How are our workforce applications impacting their ability to read information that is necessary to understand with our workflow processes and procedures? I believe that we need a higher level of disability intelligence in organizations to understand where hidden gaps may be. Sometimes, it could be something like colorblindness that someone may not want to admit they have a challenge with because of the perception of their contribution viability in our professional community.

Colour blind people can get very frustrated with electrical goods which have red/green/orange LED displays to indicate either that a battery needs charging or the machine is on standby. All these colours can appear to be orange. An example might be a handheld games console with an indicator light which changes from red to green depending upon whether the unit is fully charged or needs recharging. This can be extremely annoying!

While project managing high visibility projects with demands for quick percentage completion updates–because I am a visual person, my spreadsheets were often coded to change color as the task status changed.

One young man was consistently trying to throw me under the bus for whatever reason he had. He sent an email after performing maintenance window activity on equipment that I had clearly marked as “DO NOT MIGRATE.”

It was highlighted in red. Unfortunately, he missed that detail and attempted to migrate the equipment anyway. The chastising email was carbon copied to an entire group of higher-level managers.

Color Blindness Chart
Image credit: eyestudioinc.com

In response to all, I attached the original email with the equipment scheduled to be migrated that night with the scripts. I pointed out how I had clearly indicated that the equipment was not ready and asked what I needed to do to make it more clear to him. An apology followed for trying to throw me under the bus.
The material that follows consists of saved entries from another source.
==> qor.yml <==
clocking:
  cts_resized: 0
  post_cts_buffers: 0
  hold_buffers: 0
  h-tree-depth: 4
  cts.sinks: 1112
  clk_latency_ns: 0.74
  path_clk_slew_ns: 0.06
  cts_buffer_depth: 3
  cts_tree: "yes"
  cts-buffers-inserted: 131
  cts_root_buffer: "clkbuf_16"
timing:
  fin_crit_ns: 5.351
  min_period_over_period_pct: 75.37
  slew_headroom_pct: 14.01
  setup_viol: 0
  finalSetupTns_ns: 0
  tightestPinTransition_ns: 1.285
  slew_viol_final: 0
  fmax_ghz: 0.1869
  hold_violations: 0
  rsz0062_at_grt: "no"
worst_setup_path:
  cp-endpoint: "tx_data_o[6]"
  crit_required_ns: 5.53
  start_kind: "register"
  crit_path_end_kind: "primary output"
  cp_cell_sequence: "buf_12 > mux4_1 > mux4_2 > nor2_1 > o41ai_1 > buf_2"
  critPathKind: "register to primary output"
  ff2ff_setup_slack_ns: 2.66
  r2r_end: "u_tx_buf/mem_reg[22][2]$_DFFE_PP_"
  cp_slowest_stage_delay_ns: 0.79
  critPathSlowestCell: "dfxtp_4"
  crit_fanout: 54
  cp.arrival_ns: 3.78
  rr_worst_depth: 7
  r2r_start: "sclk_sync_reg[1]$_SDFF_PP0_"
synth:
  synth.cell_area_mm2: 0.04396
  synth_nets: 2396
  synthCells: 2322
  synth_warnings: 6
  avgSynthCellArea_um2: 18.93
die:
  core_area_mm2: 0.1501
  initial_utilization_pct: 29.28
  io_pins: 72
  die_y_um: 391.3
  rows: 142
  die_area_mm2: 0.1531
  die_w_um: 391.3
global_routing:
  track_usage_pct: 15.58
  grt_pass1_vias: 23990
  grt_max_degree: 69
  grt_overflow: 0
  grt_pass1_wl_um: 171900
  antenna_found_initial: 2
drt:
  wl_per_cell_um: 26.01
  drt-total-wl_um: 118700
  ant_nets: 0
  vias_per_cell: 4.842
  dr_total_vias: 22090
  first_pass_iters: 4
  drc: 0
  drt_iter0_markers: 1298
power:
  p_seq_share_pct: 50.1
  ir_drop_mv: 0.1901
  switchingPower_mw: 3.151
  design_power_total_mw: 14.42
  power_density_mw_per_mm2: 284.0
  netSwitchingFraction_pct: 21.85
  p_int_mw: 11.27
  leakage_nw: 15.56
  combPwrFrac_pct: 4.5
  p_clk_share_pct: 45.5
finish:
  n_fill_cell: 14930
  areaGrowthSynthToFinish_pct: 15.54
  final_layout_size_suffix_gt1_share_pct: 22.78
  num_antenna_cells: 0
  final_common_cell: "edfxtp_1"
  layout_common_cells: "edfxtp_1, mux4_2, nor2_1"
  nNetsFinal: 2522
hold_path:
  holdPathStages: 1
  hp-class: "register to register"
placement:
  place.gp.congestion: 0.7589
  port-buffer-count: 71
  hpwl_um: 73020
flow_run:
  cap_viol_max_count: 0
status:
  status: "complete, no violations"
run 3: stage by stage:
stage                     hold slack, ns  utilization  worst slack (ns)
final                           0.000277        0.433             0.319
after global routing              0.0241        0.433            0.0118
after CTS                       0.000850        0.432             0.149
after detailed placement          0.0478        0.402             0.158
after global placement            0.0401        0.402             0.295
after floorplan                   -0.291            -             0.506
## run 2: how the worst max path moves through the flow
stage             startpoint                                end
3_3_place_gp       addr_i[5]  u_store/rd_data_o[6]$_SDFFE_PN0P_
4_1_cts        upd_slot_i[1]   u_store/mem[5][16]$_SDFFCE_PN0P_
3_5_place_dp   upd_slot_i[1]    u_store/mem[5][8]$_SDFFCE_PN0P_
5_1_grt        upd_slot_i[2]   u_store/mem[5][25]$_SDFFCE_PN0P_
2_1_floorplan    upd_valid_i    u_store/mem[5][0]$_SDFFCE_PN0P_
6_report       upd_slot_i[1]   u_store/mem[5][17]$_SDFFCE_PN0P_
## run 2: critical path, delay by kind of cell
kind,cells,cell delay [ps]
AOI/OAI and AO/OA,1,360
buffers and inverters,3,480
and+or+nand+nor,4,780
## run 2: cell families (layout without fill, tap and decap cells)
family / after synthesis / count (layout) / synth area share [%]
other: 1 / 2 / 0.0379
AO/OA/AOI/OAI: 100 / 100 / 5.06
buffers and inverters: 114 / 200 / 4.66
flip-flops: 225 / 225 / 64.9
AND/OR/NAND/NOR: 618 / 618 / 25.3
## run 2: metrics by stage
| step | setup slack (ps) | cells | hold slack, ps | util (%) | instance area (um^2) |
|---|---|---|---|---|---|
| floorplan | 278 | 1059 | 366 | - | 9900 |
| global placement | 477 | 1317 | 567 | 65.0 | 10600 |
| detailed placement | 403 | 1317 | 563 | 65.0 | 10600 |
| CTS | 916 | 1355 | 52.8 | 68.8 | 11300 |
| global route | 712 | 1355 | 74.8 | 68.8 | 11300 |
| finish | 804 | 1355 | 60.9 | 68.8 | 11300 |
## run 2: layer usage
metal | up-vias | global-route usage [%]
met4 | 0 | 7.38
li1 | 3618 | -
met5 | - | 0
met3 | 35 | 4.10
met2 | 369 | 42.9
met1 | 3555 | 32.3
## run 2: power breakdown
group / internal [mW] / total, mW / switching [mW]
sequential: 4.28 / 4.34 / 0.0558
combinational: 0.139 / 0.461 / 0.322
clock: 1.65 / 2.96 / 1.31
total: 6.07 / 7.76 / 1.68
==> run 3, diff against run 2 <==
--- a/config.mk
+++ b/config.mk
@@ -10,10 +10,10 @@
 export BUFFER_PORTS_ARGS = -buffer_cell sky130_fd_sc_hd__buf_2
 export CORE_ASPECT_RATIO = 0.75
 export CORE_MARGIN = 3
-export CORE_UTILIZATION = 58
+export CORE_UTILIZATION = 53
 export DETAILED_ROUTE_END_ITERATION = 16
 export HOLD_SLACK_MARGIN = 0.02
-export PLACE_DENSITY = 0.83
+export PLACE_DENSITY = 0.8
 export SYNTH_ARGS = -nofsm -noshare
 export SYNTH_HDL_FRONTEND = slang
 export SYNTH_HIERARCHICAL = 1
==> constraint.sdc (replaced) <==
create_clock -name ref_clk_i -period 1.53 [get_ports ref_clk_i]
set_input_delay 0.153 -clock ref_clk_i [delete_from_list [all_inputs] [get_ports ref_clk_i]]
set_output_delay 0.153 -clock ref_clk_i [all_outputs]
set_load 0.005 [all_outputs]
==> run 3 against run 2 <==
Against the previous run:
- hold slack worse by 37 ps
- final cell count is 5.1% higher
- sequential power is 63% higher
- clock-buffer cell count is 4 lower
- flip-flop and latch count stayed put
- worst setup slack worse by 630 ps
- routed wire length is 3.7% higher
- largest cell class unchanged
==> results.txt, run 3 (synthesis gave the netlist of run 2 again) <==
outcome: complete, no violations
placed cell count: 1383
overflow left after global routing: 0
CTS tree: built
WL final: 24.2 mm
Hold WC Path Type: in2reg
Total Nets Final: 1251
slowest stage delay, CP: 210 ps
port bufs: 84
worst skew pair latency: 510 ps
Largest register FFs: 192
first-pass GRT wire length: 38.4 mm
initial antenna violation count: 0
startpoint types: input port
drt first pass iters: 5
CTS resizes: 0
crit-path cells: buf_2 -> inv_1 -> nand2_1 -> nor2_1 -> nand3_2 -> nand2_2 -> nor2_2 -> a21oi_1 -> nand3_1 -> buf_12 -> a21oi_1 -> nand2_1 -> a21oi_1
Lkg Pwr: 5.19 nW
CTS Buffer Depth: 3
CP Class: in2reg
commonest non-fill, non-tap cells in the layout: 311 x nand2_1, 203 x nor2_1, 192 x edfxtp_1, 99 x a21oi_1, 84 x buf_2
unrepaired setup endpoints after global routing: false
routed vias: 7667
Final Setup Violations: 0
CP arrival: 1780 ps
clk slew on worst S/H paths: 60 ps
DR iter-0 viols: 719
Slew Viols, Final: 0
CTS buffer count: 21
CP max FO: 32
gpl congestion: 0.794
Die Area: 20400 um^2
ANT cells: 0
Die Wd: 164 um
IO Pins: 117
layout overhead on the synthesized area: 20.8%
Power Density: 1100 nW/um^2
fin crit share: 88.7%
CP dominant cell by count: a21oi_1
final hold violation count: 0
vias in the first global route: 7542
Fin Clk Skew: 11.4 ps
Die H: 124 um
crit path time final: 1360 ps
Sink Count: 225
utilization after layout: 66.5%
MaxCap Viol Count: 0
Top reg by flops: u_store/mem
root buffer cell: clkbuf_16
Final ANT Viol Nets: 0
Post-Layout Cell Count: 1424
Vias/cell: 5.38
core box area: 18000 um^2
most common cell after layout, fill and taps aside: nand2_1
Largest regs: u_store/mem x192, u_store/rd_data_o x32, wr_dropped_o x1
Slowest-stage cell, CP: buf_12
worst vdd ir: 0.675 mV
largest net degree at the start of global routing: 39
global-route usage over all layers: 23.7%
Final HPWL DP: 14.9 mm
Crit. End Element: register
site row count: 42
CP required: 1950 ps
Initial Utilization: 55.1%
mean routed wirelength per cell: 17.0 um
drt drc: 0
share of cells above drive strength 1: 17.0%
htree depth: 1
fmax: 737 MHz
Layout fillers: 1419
## config.mk

```make
export PLATFORM = sky130hd
export DESIGN_NAME = ocd_decoder
export DESIGN_NICKNAME = d
export VERILOG_FILES = /design/src/common/ocd_pkg.sv /design/src/ocd_decoder.sv
export SDC_FILE = /design/constraint.sdc
export NUM_CORES = 2
export LEC_CHECK = 0
export BUFFER_PORTS_ARGS = -buffer_cell sky130_fd_sc_hd__buf_2
export CAP_MARGIN = 20
export CORE_MARGIN = 5
export CORE_UTILIZATION = 58
export DETAILED_ROUTE_END_ITERATION = 10
export PLACE_DENSITY = 0.77
export SYNTH_ARGS = -nofsm -noshare
export SYNTH_HDL_FRONTEND = slang
export SYNTH_SLANG_ARGS = --single-unit
```

## constraint.sdc

```tcl
create_clock -name clock -period 76.9 [get_ports clock]
set_clock_uncertainty 0.2 [all_clocks]
set_input_delay 3.845 -clock clock [delete_from_list [all_inputs] [get_ports clock]]
set_output_delay 3.845 -clock clock [all_outputs]
set_load 0.02 [all_outputs]
```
In retrospect–what if he was colorblind and unwilling to admit it? In large, there have been several telecommunication professionals that struggled with a disability in chosen silence. For years, I too remained silent about their disability while listening to several spout dismissive statements about the lack of worthiness a particular person with a disability would be to the industry. Still, I said nothing while knowing that someone in the room struggled in silence.

Shameful. This drove them deeper into silence having received a confirmation that they should never “out” their challenge. Some people would retort, “Why do you care?” Now, I would probably vehemently respond, “Because one of the people you claim to adore and respect professionally struggles silently with this very thing you’re so eagerly declaring cannot do this job.”

What would you rate your disability intelligence as within your company? How about your team?